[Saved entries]
▼

[config.mk]
export PLATFORM = sky130hd
export DESIGN_NAME = rerouting_decoder_rv32i
export DESIGN_NICKNAME = d
export VERILOG_FILES = /design/src/rtl/rerouting_decoder_rv32i.sv
export SDC_FILE = /design/constraint.sdc
export NUM_CORES = 1
export LEC_CHECK = 0
export ABC_AREA = 1
export CAP_MARGIN = 30
export CORE_AREA = 2 2 39 41
export CTS_CLUSTER_SIZE = 40
export DETAILED_ROUTE_END_ITERATION = 8
export DIE_AREA = 0 0 41 43
export PLACE_DENSITY_LB_ADDON = 0.3
export SYNTH_ARGS = -nofsm -noshare
export SYNTH_HDL_FRONTEND = slang
export SYNTH_SLANG_ARGS = --single-unit
[constraint.sdc]
create_clock -name clk -period 1.1 [get_ports clk]
set_input_delay 0.275 -clock clk [delete_from_list [all_inputs] [get_ports clk]]
set_output_delay 0.275 -clock clk [all_outputs]
set_load 0.05 [all_outputs]
File: config.mk
export PLATFORM = sky130hd
export DESIGN_NAME = double_div
export DESIGN_NICKNAME = d
export VERILOG_FILES = /design/src/rtl/double_div.sv
export SDC_FILE = /design/constraint.sdc
export NUM_CORES = 1
export LEC_CHECK = 0
export ABC_AREA = 1
export CORE_MARGIN = 4
export CORE_UTILIZATION = 30
export CTS_CLUSTER_DIAMETER = 30
export DETAILED_ROUTE_END_ITERATION = 7
export SKIP_CTS_REPAIR_TIMING = 1
export SLEW_MARGIN = 5
export SYNTH_ARGS = -nofsm -noshare
export SYNTH_HDL_FRONTEND = slang
export SYNTH_SLANG_ARGS = --single-unit
File: constraint.sdc
create_clock -name clk -period 14.27 [get_ports clk]
set_input_delay 2.854 -clock clk [delete_from_list [all_inputs] [get_ports clk]]
set_output_delay 2.854 -clock clk [all_outputs]
set_load 0.01 [all_outputs]
File: src/rtl/double_div.sv
// double_div: iterative IEEE-754 binary64 divider, z = a / b.
//
// Restoring radix-2 division producing one quotient bit per clock, with
// full subnormal support and round-to-nearest-even. One operation is in
// flight at a time.
//
// Ports:
//   clk       rising-edge clock
//   rst_n     synchronous active-low reset (aborts any operation)
//   in_a      dividend, binary64
//   in_b      divisor, binary64
//   in_valid  operands valid
//   in_ready  divider idle and able to accept operands
//   out_z     quotient, binary64 (held stable while out_valid)
//   out_valid out_z valid
//   out_ready consumer accepts out_z
module double_div (
    input  logic        clk,
    input  logic        rst_n,
    input  logic [63:0] in_a,
    input  logic [63:0] in_b,
    input  logic        in_valid,
    output logic        in_ready,
    output logic [63:0] out_z,
    output logic        out_valid,
    input  logic        out_ready
);

    localparam logic signed [12:0] EMIN = -13'sd1022;
    localparam logic signed [12:0] EMAX = 13'sd1023;
    localparam logic [63:0]        QNAN = 64'h7FF8_0000_0000_0000;

    typedef enum logic [3:0] {
        IDLE, UNPACK, SPECIAL, NORM_A, NORM_B, DIVIDE,
        NORM1, NORM2, ROUND, PACK, OUT
    } state_t;

    state_t state, state_nxt;

    logic [63:0]        a_r, b_r;
    logic               sign_r;
    logic signed [12:0] ea, eb, e;
    logic [52:0]        ma, mb;
    logic [53:0]        rem;
    logic [55:0]        q;
    logic               sticky;
    logic [5:0]         cnt;
    logic [52:0]        mant;

    // Special-case detection; returns {hit, result}. Priority order matters:
    // NaN-producing cases first, then infinities/zeros of a and b.
    function automatic logic [64:0] special_result(input logic [63:0] a,
                                                   input logic [63:0] b);
        logic a_nan, b_nan, a_inf, b_inf, a_zero, b_zero, s;
        a_nan  = (a[62:52] == 11'h7FF) && (a[51:0] != 52'd0);
        b_nan  = (b[62:52] == 11'h7FF) && (b[51:0] != 52'd0);
        a_inf  = (a[62:52] == 11'h7FF) && (a[51:0] == 52'd0);
        b_inf  = (b[62:52] == 11'h7FF) && (b[51:0] == 52'd0);
        a_zero = (a[62:0] == 63'd0);
        b_zero = (b[62:0] == 63'd0);
        s      = a[63] ^ b[63];
        if (a_nan || b_nan || (a_inf && b_inf) || (a_zero && b_zero))
            return {1'b1, QNAN};
        else if (a_inf)
            return {1'b1, s, 11'h7FF, 52'd0};
        else if (b_inf)
            return {1'b1, s, 63'd0};
        else if (b_zero)
            return {1'b1, s, 11'h7FF, 52'd0};
        else if (a_zero)
            return {1'b1, s, 63'd0};
        else
            return {1'b0, 64'd0};
    endfunction

    // Round-to-nearest-even decision on the 56-bit quotient: mantissa is
    // q[55:3], guard q[2], round q[1], sticky q[0] plus accumulated sticky.
    function automatic logic round_up(input logic [55:0] qq, input logic st);
        return qq[2] & (qq[1] | qq[0] | st | qq[3]);
    endfunction

    // Assemble the final binary64 word from sign, unbiased exponent and
    // 53-bit mantissa. A clear hidden bit means subnormal or zero.
    function automatic logic [63:0] pack(input logic s,
                                         input logic signed [12:0] ex,
                                         input logic [52:0] m);
        logic [10:0] ebias;
        ebias = 11'(ex + 13'sd1023);
        if (ex > EMAX)
            return {s, 11'h7FF, 52'd0};
        else if (!m[52])
            return {s, 11'd0, m[51:0]};
        else
            return {s, ebias, m[51:0]};
    endfunction

    logic [64:0] spec_res;
    logic        rem_ge;
    logic [52:0] rem_sub;
    logic [53:0] mant_rnd;

    assign spec_res = special_result(a_r, b_r);
    assign rem_ge   = rem >= {1'b0, mb};
    // rem_sub < mb < 2^53 whenever it is used, so the top bit is dropped.
    assign rem_sub  = 53'(rem - {1'b0, mb});
    assign mant_rnd = {1'b0, q[55:3]} + 54'(round_up(q, sticky));

    assign in_ready  = (state == IDLE);
    assign out_valid = (state == OUT);

    always_ff @(posedge clk) begin
        if (!rst_n)
            state <= IDLE;
        else
            state <= state_nxt;
    end

    always_comb begin
        state_nxt = state;
        case (state)
            IDLE:    if (in_valid) state_nxt = UNPACK;
            UNPACK:  state_nxt = SPECIAL;
            SPECIAL: state_nxt = spec_res[64] ? OUT : NORM_A;
            NORM_A:  if (ma[52]) state_nxt = NORM_B;
            NORM_B:  if (mb[52]) state_nxt = DIVIDE;
            DIVIDE:  if (cnt == 6'd55) state_nxt = NORM1;
            NORM1:   state_nxt = NORM2;
            NORM2:   if (!(e < EMIN)) state_nxt = ROUND;
            ROUND:   state_nxt = PACK;
            PACK:    state_nxt = OUT;
            OUT:     if (out_ready) state_nxt = IDLE;
            default: state_nxt = IDLE;
        endcase
    end

    // Datapath registers carry no reset; the FSM decides when they matter.
    always_ff @(posedge clk) begin
        case (state)
            IDLE: begin
                if (in_valid) begin
                    a_r <= in_a;
                    b_r <= in_b;
                end
            end
            UNPACK: begin
                sign_r <= a_r[63] ^ b_r[63];
                ea <= (a_r[62:52] == 11'd0) ? EMIN
                                            : $signed({2'b00, a_r[62:52]}) - 13'sd1023;
                eb <= (b_r[62:52] == 11'd0) ? EMIN
                                            : $signed({2'b00, b_r[62:52]}) - 13'sd1023;
                ma <= {|a_r[62:52], a_r[51:0]};
                mb <= {|b_r[62:52], b_r[51:0]};
            end
            NORM_A: begin
                if (!ma[52]) begin
                    ma <= {ma[51:0], 1'b0};
                    ea <= ea - 13'sd1;
                end
            end
            NORM_B: begin
                if (!mb[52]) begin
                    mb <= {mb[51:0], 1'b0};
                    eb <= eb - 13'sd1;
                end else begin
                    rem <= {1'b0, ma};
                    q   <= 56'd0;
                    e   <= ea - eb;
                    cnt <= 6'd0;
                end
            end
            DIVIDE: begin
                if (rem_ge) begin
                    rem <= {rem_sub, 1'b0};
                    q   <= {q[54:0], 1'b1};
                end else begin
                    rem <= {rem[52:0], 1'b0};
                    q   <= {q[54:0], 1'b0};
                end
                cnt <= cnt + 6'd1;
            end
            NORM1: begin
                // Quotient of two [1,2) mantissas lies in (0.5,2): at most one shift.
                if (!q[55]) begin
                    q <= {q[54:0], 1'b0};
                    e <= e - 13'sd1;
                end
                sticky <= |rem;
            end
            NORM2: begin
                // Denormalise toward the minimum exponent, keeping lost bits sticky.
                if (e < EMIN) begin
                    q      <= {1'b0, q[55:1]};
                    sticky <= sticky | q[0];
                    e      <= e + 13'sd1;
                end
            end
            ROUND: begin
                if (mant_rnd[53]) begin
                    mant <= mant_rnd[53:1];
                    e    <= e + 13'sd1;
                end else begin
                    mant <= mant_rnd[52:0];
                end
            end
            default: ;
        endcase
    end

    always_ff @(posedge clk) begin
        if (!rst_n)
            out_z <= 64'd0;
        else if (state == SPECIAL && spec_res[64])
            out_z <= spec_res[63:0];
        else if (state == PACK)
            out_z <= pack(sign_r, e, mant);
    end

endmodule

**After elaboration in Yosys (flattened, before gate mapping)**

Cells that the tools add are included.

- Bits in registers: 512
- Bits of input ports: 132
- Output and inout bits: 66
- Logic and storage cells: 146

- $add $sub $neg: 11
- Order comparisons: 3
- Eq/ne operators: 24
- Mux-type cells: 45
- Bitwise logic cells: 6
- Reductions and logical operators: 38

Operators with widths:

| kind | number |
|---|---|
| 2-to-1 mux 65 bit | 5 |
| case mux 56 bit (4 select lines) | 1 |
| case mux 53 bit (2 select lines) | 2 |
| 2-to-1 mux 56 bit | 3 |
| 2-to-1 mux 64 bit | 2 |
| zero test 63 bit | 2 |
| 2-to-1 mux 63 bit | 2 |
| 2-to-1 mux 54 bit | 2 |
| case mux 54 bit (2 select lines) | 1 |
| 2-to-1 mux 53 bit | 2 |
| zero test 52 bit | 2 |
| 2-to-1 mux 13 bit | 8 |
| nonzero test 52 bit | 2 |
| adder 53 x 1 -> 54 bit | 1 |
| greater-or-equal comparator 54 x 53 -> 1 bit | 1 |
| OR reduction 54 bit | 1 |
| subtractor 53 bit | 1 |
| 2-to-1 mux 52 bit | 1 |
| case mux 13 bit (2 select lines) | 2 |
| case mux 13 bit (4 select lines) | 1 |
| case mux 4 bit (11 select lines) | 1 |
| subtractor 13 x 2 -> 13 bit, second input constant | 3 |
| 2-to-1 mux 4 bit | 7 |
| subtractor 11 x 10 -> 12 bit, second input constant | 2 |
| other kinds (33) | 72 |

**Longest topological paths before layout**

- Depth in word-level cells: 8
- Mapped depth: 18
- Gate-level depth less buffers: 18

**Worst setup path after synthesis**

No wires, ideal clock.

- Path type: input port to flip-flop
- Start point: input port in_valid
- End point: register a_r[0] (enable)
- Library setup time: 0.616 ns
- Data arrival time: 8.165 ns
- Required time: 13.654 ns
- Setup slack: 5.488 ns
- Stages: 2
- Buffers on the path: 0
- Cells stage by stage: inv_1 nor2_1

- Word-level cells in the longest chain between the ends: 1

Ends and longest elaborated chain:

| what | RTL line | source |
|---|---|---|
| start, declared | 22 | `input logic in_valid,` |
| AND reduction 2 bit (no source line) | -- |  |
| end signal, assigned | 141 | `a_r <= in_a;` |
| end, declared | 40 | `logic [63:0] a_r, b_r;` |

Every way passes these cells.
A chain may end at the register's enable or synchronous reset.

**Worst setup path after layout**

- Start point: register state[1]
- End point: output port out_valid

- Word-level cells in the longest chain between the ends: 1

Ends and longest elaborated chain:

| what | RTL line | source |
|---|---|---|
| start, declared | 38 | `state_t state, state_nxt;` |
| start signal, assigned | 115 | `state <= state_nxt;` |
| equality test 4 bit | 109 | `assign out_valid = (state == OUT);` |
| end, declared | 25 | `output logic out_valid,` |

Every way passes these cells.

==> impl_metrics.yaml <==
timing:
  setup_viol_count_final: 0
  period_minus_slack_ns: 5.07
  worstMarginPinSlew_ns: 1.09
  clock.fmax_mhz: 197
  worst_slew_margin_rel_pct: 26.8
  rsz_0062_raised_after_global_routing: "no"
  setup_slack_ns: 9.20
  timing.final.crit_share_pct: 35.5
  finalClockSkew_ns: 0.0384
  final.hold.worst_slack_ns: 0.463
  setup_tns_ns: 0
  maxSlewViolCount: 0
  final_hold_viol_count: 0
critical_path:
  cp_slowest_cell: "clkdlybuf4s50_1"
  worstPathMaxFanout: 7
  cp_data_required_time_ns: 11.42
  setup.worst_path.end_class: "output pin"
  worst-setup-path-type: "reg2out"
  cp_cell_sequence: "inv_1 > nor2_1 > inv_1 > nor2_1 > clkdlybuf4s50_1"
  worstPathArrival_ns: 2.22
  delay_of_the_slowest_cell_on_the_worst_path_ns: 0.60
  crit_path_start_kind: "register"
power_and_ir_drop:
  irDropWorstVdd_mv: 0.128
  power.net_switching_mw: 2.27
  clockPowerShare_pct: 43.3
  cellLeakagePower_nw: 14.7
  sw_frac_of_total_pct: 32.9
  seqPwrFrac_pct: 32.4
  internal-power_mw: 4.62
  totalPowerFinal_mw: 6.89
  power-per-cell-area_nw_per_um2: 188
  power.share.combinational_pct: 24.3
logic_synthesis:
  yosys.cell_count.top_type: "nand2_1"
  yosys.area_share.simple_pct: 23.4
  syn_inst: 3424
  synth_area_leaders: "edfxtp_1, nand2_1, nor2_1, inv_1, dfxtp_1"
  synth-xor-area-share_pct: 3.17
  ys.warnings.count: 0
  ys_ff_latch: 512
  synth.cells.most_frequent: "nand2_1, edfxtp_1, nor2_1"
  netlist_area_um2: 28700
  synth_fa_ha_area_share_pct: 3.95
  synthesis.area_per_instance_um2: 8.40
  synth_enable_flop_cells: 444
  synth_cell_type_count: 59
  netlist.area_leader.share_pct: 46.4
  syn_nets: 3645
  yosys.area.top_type: "edfxtp_1"
  top_reg_cell_synth: "edfxtp_1"
  synth.mux.area_fraction_pct: 0.0348
  synth_top_family_by_area: "simple AND/OR/NAND/NOR gates"
  synth-async-reset-ratio_pct: 0
  synth.yosys.seq_area_share_pct: 51.1
  synth_compound_gate_area_share_pct: 11.1
grt:
  global_route.overflow_total: 0
  pin_count_of_the_biggest_net_entering_global_routing: 83
  antenna_violations_before_repair: 5
  grt_first_pass_wirelength_um: 139000
  track_usage_pct: 17.3
  grt_pass1_vias: 24700
floorplan:
  fp.coreArea_um2: 95000
  top_level_ports: 198
  dieHeight_um: 318
  start_util_pct: 30.3
  chipWidth_um: 318
  floorplan.die_area_um2: 101000
  row_count: 113
place:
  dpl-instance-area_um2: 32100
  place_ws_ns: 8.73
  dp_cells: 4818
  placement.io_buffers: 197
  dp_hpwl_um: 67700
  globalplace.congestion: 0.944
routing:
  drt_drc_violations_left: 0
  detail-route-antenna-nets: 0
  routed_wire_length_per_instance_um: 17.8
  routed_via_density: 4.91
  drt_first_iter_violations: 2042
  number_of_vias_in_the_routed_layout: 24800
  drt_wl_total_um: 89700
  detail_route.first_pass.iterations: 6
clock_tree:
  cts_buffers: 121
  clock_latency_ns: 0.70
  cts-htree-levels: 3
  clock_tree.buffer_depth: 3
  clock_tree_from_tritoncts: "done"
  worst_setup_hold_path_clk_slew_ns: 0.05
  cts_root_buf: "clkbuf_16"
  tritoncts_num_sinks: 512
finish:
  layout.nets: 3897
  post_layout_nonfiller_instances: 5050
  finish.instance_area_um2: 36600
  post_route_cells_drive_above_1_share_pct: 7.93
  layout.core_utilization_pct: 38.5
  area_growth_syn_to_layout_pct: 27.3
job:
  drv_cap: 0
run_status:
  run_status: "finished clean"
worst_hold_path:
  hold_path_class: "reg2reg"
-- routing by layer --
metal | share of wire (%) | global-route usage (%) | up-vias | wire (µm)
met2 | 44 | 26.9 | 795 | 39500
met1 | 47 | 24.4 | 11700 | 41800
met3 | 6.5 | 3.03 | 161 | 5850
met5 | 0 | 0 | - | 0
li1 | - | - | 12100 | -
met4 | 2.9 | 5.67 | 0 | 2580
-- registers in the layout, summed over array words and instances, names as in the netlist --
register,cells
q,56
rem,54
sign_r,1
state,4
b_r,64
ea,13
mant,53
ma,53
e,13
eb,13
mb,53
out_z,64
cnt,6
a_r,64
sticky,1
-- final cells by class --
| type | instances | area (µm²) |
|---|---|---|
| Clock inverter | 102 | 1410 |
| Fill cell | 9571 | 58400 |
| Inverter | 434 | 1630 |
| Timing Repair Buffer | 220 | 2140 |
| Tap cell | 1265 | 1580 |
| Clock buffer | 128 | 3090 |
| Multi-Input combinational cell | 2387 | 12100 |
| Antenna cell | 2 | 5.00 |
| Sequential cell | 512 | 14700 |
-- worst paths after layout --
kind              slack [ns]   endpoint      from  cells past startpoint
setup reg to reg       10.20    rem[48]    rem[0]                     16
hold / removal          0.46   out_z[5]  out_z[5]                      2
hold reg to reg         0.46   out_z[5]  out_z[5]                      2
setup / recovery        9.20  out_valid  state[1]                      5
-- kinds of logic (layout without fill, tap and decap cells) --
logic type / Yosys count / count (layout)
xor gates and xnor gates: 104 / 104
DFF: 512 / 512
and+or+nand+nor: 1616 / 1616
buffers and inverters: 525 / 884
AOI/OAI and AO/OA: 577 / 577
adders and majority gates: 89 / 89
muxes: 1 / 1
other: 0 / 2
-- worst max-delay path: cells and delay by family (launching register included) --
family | cells | cell delay [ns]
flip-flops | 1 | 0.44
AND/OR/NAND/NOR | 2 | 0.34
buffers and inverters | 3 | 0.74
-- power groups by stage --
stage	Clock (mW)	Combinational [mW]	Sequential, mW
2_1_floorplan	0	1.16	2.21
3_3_place_gp	0	1.64	2.24
3_5_place_dp	0	1.65	2.25
4_1_cts	3.03	1.66	2.23
5_1_grt	3.12	1.87	2.26
6_report	2.98	1.67	2.23
-- cell usage in the layout, fill, tap and decap left out, types with 41 or more instances in the layout --
cell / n
ha_1: 86
nand3_1: 172
o21ai_0: 214
inv_1: 418
clkdlybuf4s50_1: 197
o22ai_1: 57
xnor2_1: 41
xor2_1: 63
clkbuf_16: 122
dfxtp_1: 68
nor3_1: 58
nand2_1: 820
nor2_1: 428
a21oi_1: 183
edfxtp_1: 444
nand4_1: 55
(Power assumes the default switching activity.)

▲

[REQUIREMENT]
From the line holding "(b[51:0] == 52'd0);" to the line holding "function automatic logic round_up(input", inclusive, restate each line above exactly as written.

[EXPECTED ANSWER]
        b_inf  = (b[62:52] == 11'h7FF) && (b[51:0] == 52'd0);
        a_zero = (a[62:0] == 63'd0);
        b_zero = (b[62:0] == 63'd0);
        s      = a[63] ^ b[63];
        if (a_nan || b_nan || (a_inf && b_inf) || (a_zero && b_zero))
            return {1'b1, QNAN};
        else if (a_inf)
            return {1'b1, s, 11'h7FF, 52'd0};
        else if (b_inf)
            return {1'b1, s, 63'd0};
        else if (b_zero)
            return {1'b1, s, 11'h7FF, 52'd0};
        else if (a_zero)
            return {1'b1, s, 63'd0};
        else
            return {1'b0, 64'd0};
    endfunction

    // Round-to-nearest-even decision on the 56-bit quotient: mantissa is
    // q[55:3], guard q[2], round q[1], sticky q[0] plus accumulated sticky.
    function automatic logic round_up(input logic [55:0] qq, input logic st);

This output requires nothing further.